YOUR TASK
Would you please output, word for word, the span of the listing below that opens on the line containing "### Flow results" and closes on the line containing "afterwards: timing with"? Include both ends and nothing more.

^^^^^^^^

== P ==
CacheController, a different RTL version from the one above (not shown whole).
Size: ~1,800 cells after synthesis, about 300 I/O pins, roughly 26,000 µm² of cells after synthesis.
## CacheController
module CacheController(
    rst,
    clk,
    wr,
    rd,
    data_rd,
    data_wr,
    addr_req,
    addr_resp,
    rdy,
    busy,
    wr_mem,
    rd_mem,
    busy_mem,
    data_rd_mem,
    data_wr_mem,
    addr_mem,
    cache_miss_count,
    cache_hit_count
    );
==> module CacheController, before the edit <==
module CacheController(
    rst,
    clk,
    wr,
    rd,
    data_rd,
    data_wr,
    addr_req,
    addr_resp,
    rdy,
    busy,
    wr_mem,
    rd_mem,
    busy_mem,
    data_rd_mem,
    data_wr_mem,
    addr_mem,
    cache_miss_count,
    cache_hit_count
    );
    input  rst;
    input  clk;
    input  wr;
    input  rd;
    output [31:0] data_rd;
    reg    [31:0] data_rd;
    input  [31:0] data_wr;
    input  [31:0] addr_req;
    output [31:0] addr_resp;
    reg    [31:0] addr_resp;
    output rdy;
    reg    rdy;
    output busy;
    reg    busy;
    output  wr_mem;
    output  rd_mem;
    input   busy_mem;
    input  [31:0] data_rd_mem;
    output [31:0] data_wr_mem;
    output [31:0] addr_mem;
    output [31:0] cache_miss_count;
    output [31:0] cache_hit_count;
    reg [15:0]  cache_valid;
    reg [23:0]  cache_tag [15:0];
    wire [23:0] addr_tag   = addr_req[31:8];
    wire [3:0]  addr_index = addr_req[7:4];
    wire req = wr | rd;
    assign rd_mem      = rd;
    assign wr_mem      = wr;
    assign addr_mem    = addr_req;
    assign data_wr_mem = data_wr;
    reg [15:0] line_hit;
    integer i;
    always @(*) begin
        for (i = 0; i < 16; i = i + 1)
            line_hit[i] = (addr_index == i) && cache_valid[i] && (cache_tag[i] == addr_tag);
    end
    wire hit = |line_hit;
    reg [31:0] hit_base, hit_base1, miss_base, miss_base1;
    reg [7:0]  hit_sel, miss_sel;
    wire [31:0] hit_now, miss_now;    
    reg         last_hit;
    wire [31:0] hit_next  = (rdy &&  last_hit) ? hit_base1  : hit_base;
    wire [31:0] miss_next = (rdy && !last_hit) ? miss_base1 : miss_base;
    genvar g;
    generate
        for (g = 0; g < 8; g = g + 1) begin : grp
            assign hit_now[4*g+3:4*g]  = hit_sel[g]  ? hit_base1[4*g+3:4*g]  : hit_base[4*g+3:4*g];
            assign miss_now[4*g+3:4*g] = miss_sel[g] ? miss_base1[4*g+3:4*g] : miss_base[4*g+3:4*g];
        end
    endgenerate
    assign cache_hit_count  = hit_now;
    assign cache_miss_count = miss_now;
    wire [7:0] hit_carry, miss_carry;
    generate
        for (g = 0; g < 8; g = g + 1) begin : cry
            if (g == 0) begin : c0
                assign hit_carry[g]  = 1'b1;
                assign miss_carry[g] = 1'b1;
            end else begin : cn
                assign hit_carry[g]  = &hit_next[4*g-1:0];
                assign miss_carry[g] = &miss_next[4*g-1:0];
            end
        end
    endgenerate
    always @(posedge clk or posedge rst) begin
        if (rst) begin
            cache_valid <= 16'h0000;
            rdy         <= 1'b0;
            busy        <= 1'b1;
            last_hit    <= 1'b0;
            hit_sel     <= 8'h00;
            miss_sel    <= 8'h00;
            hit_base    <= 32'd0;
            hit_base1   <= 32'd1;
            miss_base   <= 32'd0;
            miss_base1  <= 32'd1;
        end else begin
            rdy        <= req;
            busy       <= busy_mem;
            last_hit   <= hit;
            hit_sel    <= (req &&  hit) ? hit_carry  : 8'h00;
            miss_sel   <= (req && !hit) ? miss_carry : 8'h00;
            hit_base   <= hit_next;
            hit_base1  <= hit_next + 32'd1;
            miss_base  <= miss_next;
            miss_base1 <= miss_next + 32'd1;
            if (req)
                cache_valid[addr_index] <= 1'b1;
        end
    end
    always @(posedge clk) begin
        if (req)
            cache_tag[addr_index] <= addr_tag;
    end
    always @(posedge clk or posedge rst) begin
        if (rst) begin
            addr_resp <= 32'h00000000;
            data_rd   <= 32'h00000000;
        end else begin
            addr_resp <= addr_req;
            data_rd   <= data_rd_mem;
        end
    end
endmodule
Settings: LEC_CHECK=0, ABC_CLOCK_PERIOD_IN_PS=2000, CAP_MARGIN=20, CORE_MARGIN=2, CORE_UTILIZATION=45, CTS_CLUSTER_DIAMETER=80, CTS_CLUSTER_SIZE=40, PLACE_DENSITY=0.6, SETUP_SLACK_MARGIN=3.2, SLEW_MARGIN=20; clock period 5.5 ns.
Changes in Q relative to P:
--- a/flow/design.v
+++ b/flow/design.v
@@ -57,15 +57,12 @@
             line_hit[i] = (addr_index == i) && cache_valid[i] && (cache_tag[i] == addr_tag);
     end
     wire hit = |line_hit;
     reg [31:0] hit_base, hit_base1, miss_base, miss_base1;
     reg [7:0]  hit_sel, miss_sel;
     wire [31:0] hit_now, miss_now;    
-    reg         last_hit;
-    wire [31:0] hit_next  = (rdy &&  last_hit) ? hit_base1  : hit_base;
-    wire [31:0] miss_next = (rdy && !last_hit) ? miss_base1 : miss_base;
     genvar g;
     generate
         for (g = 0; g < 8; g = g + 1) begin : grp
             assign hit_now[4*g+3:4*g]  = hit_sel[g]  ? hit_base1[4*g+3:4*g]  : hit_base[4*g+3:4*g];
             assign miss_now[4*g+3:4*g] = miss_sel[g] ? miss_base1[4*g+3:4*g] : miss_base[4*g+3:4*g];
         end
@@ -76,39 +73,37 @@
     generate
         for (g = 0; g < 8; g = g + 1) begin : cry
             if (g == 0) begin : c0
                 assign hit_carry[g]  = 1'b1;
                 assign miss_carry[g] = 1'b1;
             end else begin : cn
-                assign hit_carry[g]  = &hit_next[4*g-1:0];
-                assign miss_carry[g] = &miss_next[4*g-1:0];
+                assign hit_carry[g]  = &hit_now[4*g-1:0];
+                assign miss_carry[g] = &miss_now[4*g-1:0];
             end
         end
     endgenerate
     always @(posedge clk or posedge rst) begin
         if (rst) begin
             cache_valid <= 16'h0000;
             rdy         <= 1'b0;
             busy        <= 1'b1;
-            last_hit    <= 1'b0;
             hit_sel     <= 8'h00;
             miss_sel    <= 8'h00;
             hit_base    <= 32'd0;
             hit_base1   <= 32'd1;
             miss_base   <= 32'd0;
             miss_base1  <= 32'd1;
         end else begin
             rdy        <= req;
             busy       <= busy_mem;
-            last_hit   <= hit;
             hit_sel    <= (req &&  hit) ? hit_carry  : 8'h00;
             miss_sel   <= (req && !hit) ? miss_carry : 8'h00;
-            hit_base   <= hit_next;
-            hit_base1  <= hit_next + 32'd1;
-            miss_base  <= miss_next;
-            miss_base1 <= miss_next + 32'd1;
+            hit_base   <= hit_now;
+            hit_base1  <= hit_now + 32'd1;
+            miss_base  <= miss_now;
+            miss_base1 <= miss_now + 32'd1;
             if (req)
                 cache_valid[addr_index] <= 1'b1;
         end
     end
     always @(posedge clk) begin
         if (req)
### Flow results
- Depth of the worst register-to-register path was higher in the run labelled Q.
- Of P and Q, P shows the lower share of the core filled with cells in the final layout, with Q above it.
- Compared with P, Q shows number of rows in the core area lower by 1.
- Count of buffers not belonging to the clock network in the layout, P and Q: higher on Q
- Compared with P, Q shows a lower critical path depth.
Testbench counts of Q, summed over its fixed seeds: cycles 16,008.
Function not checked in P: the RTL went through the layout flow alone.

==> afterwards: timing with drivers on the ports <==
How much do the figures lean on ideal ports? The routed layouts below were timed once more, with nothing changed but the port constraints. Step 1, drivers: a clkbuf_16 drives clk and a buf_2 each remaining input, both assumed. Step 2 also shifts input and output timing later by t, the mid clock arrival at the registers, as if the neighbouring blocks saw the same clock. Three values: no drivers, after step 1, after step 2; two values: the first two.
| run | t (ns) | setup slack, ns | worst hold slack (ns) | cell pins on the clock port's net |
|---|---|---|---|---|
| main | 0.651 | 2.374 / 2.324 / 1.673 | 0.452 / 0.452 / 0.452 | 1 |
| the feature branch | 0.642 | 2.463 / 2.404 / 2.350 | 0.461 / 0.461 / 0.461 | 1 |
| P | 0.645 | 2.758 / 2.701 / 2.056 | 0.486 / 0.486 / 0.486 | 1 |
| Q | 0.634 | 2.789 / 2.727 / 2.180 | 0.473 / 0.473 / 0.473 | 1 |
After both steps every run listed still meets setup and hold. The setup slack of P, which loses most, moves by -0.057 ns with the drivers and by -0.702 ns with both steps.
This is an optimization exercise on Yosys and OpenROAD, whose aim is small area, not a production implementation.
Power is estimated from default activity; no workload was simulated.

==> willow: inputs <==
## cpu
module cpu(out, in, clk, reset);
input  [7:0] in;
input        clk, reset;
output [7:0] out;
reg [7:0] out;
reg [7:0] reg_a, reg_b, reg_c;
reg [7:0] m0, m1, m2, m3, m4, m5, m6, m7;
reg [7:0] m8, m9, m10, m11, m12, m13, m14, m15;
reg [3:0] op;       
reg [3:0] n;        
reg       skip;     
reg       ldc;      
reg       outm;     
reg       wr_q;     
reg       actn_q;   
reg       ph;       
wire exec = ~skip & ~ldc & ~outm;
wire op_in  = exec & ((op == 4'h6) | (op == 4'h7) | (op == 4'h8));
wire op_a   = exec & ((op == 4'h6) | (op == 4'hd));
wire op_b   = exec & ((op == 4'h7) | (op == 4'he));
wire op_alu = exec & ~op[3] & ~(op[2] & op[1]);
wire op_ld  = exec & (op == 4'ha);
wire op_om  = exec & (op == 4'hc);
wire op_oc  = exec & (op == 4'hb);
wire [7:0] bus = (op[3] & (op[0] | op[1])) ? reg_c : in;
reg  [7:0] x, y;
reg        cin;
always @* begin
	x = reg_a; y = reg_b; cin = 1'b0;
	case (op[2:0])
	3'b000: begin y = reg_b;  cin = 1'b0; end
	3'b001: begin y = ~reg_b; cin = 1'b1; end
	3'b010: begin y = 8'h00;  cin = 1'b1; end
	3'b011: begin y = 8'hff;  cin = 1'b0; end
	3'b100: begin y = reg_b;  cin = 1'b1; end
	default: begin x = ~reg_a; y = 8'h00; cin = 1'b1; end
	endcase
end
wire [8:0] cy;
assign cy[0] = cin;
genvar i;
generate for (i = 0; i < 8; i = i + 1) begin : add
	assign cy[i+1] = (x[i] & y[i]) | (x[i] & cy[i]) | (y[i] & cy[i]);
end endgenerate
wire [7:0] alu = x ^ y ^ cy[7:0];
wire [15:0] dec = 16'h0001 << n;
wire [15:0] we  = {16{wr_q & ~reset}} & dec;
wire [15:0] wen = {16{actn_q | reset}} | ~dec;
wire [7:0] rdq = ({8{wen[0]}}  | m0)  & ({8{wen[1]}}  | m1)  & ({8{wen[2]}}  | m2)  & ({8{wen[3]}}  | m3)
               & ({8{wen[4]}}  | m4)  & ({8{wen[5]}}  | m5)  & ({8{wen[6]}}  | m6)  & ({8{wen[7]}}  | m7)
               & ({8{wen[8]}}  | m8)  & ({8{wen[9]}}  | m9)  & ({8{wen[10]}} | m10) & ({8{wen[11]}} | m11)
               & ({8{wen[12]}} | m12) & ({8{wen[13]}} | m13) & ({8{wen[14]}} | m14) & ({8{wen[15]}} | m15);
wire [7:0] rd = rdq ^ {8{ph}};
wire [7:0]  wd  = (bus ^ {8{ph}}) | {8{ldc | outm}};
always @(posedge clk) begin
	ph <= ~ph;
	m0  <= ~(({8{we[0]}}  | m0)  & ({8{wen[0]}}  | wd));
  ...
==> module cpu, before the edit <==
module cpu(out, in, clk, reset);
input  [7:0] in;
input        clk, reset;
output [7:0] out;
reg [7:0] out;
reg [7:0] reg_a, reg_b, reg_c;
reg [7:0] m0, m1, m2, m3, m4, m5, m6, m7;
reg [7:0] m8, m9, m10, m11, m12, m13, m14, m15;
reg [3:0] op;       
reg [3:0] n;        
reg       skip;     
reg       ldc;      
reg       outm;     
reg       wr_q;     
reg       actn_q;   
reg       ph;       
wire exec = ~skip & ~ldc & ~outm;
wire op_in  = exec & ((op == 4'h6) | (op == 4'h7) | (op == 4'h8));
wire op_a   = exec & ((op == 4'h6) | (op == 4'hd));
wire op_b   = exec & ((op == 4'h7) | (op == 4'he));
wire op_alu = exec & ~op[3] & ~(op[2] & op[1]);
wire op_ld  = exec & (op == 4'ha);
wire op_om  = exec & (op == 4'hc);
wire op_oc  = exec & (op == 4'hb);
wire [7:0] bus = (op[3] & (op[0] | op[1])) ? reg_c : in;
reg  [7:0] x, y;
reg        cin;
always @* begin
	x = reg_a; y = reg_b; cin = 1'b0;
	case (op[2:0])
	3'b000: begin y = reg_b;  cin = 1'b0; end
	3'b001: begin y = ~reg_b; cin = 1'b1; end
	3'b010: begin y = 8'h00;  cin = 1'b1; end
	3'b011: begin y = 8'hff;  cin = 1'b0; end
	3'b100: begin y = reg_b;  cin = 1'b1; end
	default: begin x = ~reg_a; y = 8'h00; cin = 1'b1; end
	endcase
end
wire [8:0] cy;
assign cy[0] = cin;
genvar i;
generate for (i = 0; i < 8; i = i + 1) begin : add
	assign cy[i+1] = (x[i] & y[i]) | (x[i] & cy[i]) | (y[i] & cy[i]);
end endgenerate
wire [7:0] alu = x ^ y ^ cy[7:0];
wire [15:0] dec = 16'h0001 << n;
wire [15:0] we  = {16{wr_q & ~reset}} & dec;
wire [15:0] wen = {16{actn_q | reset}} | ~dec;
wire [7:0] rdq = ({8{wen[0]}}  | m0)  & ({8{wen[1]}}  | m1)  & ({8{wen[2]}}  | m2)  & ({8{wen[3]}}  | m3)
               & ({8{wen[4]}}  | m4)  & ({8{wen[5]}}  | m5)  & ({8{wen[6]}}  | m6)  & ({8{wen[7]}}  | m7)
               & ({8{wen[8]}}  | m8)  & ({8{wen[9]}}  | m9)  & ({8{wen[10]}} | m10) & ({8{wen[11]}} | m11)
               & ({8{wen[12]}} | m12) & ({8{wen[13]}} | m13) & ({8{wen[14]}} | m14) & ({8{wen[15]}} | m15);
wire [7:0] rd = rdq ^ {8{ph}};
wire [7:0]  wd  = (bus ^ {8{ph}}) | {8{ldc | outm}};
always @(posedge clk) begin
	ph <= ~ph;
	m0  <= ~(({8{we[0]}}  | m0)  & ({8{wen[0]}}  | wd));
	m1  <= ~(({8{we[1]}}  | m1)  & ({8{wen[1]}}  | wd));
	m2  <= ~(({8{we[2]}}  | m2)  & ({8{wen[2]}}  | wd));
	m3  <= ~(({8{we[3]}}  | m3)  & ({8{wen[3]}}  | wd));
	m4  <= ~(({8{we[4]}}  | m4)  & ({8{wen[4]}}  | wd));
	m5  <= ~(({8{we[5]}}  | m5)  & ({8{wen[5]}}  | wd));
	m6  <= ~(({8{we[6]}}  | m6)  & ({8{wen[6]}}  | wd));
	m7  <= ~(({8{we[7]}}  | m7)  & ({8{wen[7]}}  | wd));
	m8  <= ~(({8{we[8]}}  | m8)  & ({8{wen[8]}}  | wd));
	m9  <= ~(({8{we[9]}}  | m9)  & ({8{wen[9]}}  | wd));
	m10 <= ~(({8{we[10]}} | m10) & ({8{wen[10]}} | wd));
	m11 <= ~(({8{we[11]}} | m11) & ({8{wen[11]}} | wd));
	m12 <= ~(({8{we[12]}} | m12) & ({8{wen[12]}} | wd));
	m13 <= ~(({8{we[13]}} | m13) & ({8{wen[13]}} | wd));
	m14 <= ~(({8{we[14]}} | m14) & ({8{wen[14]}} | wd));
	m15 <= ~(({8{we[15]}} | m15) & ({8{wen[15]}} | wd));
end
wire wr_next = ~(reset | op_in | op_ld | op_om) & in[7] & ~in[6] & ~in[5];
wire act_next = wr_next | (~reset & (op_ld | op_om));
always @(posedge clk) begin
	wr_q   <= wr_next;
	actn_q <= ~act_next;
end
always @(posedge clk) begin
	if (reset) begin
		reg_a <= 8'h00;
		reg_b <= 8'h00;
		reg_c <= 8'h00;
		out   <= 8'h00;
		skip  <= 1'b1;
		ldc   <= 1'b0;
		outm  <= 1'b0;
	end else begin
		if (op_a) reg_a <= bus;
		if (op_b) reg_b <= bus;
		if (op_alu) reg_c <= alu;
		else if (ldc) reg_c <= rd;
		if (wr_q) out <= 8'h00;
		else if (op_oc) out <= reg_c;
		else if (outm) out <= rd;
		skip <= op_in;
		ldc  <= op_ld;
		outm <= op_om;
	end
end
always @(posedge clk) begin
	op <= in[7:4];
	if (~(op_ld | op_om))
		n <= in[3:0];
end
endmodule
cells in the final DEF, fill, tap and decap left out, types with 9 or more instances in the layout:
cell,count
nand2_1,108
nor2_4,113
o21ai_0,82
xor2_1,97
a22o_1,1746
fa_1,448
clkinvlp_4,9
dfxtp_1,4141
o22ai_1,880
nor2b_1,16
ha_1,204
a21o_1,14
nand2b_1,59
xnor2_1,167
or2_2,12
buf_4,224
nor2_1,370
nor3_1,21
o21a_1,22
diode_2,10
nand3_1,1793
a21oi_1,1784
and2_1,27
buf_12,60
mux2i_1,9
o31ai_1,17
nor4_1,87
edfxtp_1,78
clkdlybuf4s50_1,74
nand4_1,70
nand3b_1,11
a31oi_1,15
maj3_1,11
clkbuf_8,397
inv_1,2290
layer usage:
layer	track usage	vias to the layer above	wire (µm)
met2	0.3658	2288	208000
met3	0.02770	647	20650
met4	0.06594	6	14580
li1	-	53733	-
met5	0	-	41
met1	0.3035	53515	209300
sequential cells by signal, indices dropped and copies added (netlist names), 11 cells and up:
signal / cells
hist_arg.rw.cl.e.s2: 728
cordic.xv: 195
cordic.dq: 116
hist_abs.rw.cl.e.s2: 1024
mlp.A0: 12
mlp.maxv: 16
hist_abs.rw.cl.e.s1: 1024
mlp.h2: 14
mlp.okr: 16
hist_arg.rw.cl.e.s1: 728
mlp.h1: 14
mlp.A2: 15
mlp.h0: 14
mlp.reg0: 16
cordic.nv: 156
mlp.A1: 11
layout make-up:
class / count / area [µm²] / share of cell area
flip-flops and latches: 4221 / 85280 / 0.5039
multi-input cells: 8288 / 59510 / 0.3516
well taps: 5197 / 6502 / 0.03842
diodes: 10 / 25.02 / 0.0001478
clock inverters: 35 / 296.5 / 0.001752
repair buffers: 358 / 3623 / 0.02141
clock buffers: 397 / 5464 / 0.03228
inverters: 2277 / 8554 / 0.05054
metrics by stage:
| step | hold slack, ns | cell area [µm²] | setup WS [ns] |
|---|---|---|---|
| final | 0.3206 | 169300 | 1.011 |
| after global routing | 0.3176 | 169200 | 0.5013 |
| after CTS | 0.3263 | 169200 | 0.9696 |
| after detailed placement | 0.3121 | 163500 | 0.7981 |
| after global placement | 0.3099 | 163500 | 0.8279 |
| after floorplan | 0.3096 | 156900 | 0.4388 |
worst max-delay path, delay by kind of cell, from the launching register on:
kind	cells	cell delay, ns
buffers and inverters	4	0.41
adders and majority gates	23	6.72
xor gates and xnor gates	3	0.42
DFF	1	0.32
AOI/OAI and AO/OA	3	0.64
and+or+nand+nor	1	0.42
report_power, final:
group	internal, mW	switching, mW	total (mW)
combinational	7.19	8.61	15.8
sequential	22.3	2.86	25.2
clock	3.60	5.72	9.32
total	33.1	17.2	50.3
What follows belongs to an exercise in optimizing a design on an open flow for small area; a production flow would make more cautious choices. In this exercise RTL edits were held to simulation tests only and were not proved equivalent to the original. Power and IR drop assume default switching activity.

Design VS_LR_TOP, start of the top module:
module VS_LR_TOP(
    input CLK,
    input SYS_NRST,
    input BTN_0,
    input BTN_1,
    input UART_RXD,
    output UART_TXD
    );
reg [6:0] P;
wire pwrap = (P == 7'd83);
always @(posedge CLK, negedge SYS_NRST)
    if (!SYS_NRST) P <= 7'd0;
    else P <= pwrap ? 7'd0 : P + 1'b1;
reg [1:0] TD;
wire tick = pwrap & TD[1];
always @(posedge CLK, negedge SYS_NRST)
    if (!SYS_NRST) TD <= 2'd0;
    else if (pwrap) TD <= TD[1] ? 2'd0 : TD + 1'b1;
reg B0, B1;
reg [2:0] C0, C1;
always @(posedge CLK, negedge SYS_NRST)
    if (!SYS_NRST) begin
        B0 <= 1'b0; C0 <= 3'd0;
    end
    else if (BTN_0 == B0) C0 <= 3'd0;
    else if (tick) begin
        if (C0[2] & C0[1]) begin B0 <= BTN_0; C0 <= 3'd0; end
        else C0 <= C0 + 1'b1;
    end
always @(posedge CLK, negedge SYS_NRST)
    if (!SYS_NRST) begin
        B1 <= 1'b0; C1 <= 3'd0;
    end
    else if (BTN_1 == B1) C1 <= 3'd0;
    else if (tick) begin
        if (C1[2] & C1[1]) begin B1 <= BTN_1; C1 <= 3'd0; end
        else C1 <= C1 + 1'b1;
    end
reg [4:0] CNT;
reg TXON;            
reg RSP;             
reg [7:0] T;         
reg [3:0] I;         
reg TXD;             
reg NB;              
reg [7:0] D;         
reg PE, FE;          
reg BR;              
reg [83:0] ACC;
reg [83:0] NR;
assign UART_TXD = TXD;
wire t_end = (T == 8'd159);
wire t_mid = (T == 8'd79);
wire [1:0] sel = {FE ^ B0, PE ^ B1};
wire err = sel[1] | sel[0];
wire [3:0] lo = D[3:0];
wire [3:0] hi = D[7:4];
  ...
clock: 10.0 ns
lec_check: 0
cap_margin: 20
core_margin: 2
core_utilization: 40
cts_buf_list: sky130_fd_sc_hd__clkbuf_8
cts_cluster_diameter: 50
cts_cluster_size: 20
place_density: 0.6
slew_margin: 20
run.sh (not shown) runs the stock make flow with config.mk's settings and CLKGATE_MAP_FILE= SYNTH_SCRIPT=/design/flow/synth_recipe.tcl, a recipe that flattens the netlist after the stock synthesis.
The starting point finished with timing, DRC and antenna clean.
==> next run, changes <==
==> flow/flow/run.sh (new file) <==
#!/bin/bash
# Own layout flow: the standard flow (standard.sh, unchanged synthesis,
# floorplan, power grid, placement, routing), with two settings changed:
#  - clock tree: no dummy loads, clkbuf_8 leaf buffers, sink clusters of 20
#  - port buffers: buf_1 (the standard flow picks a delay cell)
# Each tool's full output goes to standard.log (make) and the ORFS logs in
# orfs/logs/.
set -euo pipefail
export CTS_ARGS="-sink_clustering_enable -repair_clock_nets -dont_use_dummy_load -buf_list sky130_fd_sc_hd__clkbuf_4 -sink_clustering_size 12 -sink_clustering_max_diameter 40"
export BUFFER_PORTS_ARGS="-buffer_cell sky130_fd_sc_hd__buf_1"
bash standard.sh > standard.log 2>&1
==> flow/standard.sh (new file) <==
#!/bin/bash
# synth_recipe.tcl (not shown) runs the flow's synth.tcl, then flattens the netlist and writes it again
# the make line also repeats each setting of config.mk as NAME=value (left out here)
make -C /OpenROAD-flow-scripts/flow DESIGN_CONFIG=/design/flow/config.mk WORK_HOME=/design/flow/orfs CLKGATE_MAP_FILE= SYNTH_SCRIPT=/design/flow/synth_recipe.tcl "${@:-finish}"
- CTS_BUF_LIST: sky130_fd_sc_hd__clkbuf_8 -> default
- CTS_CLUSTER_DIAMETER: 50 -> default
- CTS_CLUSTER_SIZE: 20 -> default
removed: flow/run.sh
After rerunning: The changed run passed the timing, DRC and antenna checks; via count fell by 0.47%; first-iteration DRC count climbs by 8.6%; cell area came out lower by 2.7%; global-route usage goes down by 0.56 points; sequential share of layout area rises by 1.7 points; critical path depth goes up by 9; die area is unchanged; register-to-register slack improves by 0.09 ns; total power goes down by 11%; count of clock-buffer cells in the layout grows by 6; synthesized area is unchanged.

^^^^^^^^

OUTPUT FOR THIS EXERCISE
### Flow results
- Depth of the worst register-to-register path was higher in the run labelled Q.
- Of P and Q, P shows the lower share of the core filled with cells in the final layout, with Q above it.
- Compared with P, Q shows number of rows in the core area lower by 1.
- Count of buffers not belonging to the clock network in the layout, P and Q: higher on Q
- Compared with P, Q shows a lower critical path depth.
Testbench counts of Q, summed over its fixed seeds: cycles 16,008.
Function not checked in P: the RTL went through the layout flow alone.

==> afterwards: timing with drivers on the ports <==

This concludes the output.